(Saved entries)
******************************

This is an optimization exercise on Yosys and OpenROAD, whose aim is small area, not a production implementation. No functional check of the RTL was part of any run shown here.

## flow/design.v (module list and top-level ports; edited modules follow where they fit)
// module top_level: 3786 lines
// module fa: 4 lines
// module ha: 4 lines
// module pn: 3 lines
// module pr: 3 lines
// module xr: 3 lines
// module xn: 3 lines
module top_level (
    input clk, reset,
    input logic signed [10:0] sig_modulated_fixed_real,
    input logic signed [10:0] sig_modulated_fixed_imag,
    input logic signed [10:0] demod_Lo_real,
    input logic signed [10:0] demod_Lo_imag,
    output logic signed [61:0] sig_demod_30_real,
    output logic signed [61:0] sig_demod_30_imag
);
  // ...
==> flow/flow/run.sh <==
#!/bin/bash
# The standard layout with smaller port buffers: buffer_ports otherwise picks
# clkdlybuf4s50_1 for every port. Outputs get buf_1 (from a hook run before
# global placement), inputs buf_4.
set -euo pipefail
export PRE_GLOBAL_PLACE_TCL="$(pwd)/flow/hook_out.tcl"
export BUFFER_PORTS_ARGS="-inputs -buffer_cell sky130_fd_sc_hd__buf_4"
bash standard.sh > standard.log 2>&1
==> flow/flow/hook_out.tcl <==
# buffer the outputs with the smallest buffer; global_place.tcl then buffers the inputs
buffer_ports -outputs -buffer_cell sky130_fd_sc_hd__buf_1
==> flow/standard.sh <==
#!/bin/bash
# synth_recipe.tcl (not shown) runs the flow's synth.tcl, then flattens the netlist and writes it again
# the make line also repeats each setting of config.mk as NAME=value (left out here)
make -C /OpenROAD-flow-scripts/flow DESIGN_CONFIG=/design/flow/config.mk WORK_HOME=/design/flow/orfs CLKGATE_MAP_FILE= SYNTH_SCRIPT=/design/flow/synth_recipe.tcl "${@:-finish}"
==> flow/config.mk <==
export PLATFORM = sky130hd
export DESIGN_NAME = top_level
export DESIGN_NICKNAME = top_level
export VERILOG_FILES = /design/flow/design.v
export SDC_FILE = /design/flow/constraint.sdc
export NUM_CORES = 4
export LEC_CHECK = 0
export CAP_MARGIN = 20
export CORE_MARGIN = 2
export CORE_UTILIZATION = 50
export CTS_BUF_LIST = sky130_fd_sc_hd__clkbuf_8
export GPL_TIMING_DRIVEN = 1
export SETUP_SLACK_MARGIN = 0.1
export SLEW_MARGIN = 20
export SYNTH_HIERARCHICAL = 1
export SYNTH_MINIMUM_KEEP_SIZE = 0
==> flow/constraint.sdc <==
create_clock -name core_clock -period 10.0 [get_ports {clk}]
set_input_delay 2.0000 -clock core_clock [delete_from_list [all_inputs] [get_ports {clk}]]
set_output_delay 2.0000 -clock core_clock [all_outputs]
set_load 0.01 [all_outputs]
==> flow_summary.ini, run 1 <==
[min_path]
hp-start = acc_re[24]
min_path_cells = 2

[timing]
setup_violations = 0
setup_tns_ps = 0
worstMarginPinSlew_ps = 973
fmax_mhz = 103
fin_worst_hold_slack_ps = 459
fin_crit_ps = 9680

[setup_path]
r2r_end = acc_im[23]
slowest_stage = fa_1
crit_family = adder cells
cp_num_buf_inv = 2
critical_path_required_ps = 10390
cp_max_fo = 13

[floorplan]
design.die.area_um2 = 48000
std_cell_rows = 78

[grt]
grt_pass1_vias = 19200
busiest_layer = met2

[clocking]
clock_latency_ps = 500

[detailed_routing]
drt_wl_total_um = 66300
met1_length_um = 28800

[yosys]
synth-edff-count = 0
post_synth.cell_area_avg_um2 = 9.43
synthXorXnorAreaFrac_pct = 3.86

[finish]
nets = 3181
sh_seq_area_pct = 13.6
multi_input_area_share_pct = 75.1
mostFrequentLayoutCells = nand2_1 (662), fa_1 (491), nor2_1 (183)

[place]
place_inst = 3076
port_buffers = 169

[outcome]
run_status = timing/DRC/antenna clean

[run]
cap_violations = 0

******************************

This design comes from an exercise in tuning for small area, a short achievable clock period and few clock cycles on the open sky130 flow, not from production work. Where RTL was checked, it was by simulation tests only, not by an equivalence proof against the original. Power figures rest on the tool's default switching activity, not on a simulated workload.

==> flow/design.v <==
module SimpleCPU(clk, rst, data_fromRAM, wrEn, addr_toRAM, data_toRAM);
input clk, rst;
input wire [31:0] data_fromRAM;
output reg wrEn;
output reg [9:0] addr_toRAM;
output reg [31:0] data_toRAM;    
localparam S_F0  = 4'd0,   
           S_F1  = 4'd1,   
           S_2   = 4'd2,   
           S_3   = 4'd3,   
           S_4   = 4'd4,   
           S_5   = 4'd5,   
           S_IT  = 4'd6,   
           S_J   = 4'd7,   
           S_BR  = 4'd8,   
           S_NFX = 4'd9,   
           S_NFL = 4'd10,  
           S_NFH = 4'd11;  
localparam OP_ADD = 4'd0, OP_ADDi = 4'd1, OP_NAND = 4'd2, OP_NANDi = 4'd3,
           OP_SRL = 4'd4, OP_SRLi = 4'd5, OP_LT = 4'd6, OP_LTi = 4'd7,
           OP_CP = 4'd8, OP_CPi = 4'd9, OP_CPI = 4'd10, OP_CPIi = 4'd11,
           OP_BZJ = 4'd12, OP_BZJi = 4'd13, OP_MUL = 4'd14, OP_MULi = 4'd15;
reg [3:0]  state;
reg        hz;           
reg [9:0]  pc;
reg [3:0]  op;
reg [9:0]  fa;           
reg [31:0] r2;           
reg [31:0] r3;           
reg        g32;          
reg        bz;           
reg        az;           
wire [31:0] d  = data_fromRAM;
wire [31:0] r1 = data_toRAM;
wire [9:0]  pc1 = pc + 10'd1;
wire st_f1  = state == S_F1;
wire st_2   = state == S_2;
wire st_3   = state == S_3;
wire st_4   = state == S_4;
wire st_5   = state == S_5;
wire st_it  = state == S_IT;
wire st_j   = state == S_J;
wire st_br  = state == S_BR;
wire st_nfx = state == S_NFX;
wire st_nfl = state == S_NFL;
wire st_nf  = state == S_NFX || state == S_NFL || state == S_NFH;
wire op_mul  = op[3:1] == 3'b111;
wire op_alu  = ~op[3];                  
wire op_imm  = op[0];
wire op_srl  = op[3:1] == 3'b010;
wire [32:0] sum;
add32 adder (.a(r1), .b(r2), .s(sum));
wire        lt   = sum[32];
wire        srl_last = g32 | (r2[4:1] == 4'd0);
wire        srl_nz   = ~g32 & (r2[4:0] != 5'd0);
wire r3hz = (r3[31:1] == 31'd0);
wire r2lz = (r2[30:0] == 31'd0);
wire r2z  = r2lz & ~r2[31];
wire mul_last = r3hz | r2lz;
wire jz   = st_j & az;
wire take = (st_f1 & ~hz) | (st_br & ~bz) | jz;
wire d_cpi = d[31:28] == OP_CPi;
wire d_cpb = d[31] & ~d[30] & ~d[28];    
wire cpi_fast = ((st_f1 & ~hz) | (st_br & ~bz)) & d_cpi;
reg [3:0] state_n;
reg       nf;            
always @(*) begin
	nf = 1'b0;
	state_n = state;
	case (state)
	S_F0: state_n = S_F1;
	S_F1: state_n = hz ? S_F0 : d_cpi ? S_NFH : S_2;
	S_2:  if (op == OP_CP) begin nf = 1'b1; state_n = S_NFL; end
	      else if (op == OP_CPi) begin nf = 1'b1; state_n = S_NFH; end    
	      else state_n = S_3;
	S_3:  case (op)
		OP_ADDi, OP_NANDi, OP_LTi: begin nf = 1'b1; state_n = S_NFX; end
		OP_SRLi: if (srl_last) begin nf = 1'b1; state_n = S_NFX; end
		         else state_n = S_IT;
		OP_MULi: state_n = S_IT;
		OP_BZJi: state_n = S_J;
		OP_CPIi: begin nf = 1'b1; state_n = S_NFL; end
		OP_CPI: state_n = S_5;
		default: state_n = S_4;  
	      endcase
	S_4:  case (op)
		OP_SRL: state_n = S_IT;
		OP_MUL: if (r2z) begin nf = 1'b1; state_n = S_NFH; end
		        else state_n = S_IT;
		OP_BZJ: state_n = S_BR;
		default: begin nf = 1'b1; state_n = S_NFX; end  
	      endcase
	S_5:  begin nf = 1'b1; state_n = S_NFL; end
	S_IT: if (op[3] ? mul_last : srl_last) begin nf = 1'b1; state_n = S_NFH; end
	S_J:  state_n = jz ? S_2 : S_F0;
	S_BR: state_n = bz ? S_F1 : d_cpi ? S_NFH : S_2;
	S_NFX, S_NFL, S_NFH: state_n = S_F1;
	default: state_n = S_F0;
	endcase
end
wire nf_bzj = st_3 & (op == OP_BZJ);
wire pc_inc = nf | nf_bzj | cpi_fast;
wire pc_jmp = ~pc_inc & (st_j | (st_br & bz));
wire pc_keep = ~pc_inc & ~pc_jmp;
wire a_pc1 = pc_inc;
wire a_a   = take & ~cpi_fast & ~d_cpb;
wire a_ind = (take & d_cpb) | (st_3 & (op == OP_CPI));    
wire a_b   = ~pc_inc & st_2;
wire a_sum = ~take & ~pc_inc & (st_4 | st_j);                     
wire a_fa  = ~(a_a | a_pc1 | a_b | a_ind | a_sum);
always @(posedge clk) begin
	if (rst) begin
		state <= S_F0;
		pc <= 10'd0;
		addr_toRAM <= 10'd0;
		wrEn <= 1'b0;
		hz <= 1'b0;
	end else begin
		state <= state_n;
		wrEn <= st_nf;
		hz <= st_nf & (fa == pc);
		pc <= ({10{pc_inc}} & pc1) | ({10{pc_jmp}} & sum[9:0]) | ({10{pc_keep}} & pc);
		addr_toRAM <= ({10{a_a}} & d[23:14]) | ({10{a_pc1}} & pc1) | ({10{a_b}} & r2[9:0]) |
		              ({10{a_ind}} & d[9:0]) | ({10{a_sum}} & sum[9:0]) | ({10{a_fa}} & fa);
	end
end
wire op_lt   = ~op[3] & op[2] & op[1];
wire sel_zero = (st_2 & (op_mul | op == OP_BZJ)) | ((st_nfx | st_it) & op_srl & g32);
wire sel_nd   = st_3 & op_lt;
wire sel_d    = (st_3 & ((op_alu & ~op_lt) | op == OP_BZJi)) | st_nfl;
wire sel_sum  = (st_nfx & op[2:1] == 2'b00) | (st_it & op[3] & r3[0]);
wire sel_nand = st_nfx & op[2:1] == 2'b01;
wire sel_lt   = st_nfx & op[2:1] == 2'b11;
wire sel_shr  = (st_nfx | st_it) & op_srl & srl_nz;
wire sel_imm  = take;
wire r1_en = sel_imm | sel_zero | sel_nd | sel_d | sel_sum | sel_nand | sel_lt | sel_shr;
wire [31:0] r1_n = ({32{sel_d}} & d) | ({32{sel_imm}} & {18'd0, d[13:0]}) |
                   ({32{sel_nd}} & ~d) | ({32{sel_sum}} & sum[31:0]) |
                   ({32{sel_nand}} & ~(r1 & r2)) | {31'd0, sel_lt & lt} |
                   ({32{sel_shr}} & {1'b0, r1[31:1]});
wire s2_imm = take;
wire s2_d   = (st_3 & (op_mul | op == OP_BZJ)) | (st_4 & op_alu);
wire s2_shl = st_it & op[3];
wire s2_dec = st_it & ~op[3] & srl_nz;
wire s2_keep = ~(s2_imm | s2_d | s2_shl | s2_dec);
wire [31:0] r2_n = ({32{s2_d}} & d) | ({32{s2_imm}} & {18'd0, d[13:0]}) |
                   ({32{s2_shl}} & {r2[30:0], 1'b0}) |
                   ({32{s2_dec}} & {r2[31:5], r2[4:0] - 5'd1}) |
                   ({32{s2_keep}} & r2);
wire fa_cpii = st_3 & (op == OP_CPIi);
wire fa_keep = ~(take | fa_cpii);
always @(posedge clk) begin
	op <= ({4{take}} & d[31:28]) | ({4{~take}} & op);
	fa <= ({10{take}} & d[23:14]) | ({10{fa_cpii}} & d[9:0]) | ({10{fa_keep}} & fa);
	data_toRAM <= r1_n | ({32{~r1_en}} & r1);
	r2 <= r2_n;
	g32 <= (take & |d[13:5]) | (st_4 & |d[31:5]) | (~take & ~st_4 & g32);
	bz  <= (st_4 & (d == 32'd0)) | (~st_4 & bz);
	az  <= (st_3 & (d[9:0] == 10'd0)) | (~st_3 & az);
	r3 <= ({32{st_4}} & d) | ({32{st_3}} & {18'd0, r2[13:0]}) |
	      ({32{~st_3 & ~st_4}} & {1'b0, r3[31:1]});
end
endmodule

******************************

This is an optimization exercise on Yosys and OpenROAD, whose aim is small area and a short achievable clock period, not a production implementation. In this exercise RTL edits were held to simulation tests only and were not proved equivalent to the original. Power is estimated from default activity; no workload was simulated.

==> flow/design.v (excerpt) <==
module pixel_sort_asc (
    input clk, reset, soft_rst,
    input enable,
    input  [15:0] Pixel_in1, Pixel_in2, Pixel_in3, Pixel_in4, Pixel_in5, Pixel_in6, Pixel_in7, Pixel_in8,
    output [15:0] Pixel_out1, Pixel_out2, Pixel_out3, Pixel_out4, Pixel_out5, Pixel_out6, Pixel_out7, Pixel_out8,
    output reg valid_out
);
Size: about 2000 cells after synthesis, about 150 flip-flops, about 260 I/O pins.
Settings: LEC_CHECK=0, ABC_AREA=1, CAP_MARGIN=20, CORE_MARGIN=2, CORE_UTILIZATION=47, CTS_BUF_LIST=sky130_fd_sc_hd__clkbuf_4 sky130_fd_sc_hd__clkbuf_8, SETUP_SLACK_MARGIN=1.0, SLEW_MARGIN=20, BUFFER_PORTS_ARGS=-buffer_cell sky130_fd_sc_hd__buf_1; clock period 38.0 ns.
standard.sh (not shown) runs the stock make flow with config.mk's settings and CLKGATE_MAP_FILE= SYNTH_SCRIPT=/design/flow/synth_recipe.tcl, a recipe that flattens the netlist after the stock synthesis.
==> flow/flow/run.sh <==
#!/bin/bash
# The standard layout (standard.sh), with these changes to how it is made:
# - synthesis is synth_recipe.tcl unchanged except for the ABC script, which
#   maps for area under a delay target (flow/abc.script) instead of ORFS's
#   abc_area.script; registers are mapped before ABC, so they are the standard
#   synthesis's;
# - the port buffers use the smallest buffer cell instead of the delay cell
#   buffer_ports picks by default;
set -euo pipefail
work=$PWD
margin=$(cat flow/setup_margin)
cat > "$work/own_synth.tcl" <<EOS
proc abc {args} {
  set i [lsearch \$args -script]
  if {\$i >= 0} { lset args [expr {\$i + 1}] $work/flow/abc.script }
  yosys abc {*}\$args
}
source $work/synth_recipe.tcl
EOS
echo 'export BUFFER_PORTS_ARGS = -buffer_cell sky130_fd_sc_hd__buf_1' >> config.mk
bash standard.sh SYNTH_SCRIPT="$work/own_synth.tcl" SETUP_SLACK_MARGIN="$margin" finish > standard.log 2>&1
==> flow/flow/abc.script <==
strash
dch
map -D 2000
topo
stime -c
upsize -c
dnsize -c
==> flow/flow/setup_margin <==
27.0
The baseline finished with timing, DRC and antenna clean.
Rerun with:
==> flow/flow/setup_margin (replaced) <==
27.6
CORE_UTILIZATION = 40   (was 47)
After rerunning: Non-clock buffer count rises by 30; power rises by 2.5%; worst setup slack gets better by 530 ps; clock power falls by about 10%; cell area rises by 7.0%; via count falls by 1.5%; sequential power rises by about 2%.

******************************

WHAT TO PRODUCE: Now copy each line of the entries that mentions "instead".

ANSWER FOR THE TASK:
#   maps for area under a delay target (flow/abc.script) instead of ORFS's
# - the port buffers use the smallest buffer cell instead of the delay cell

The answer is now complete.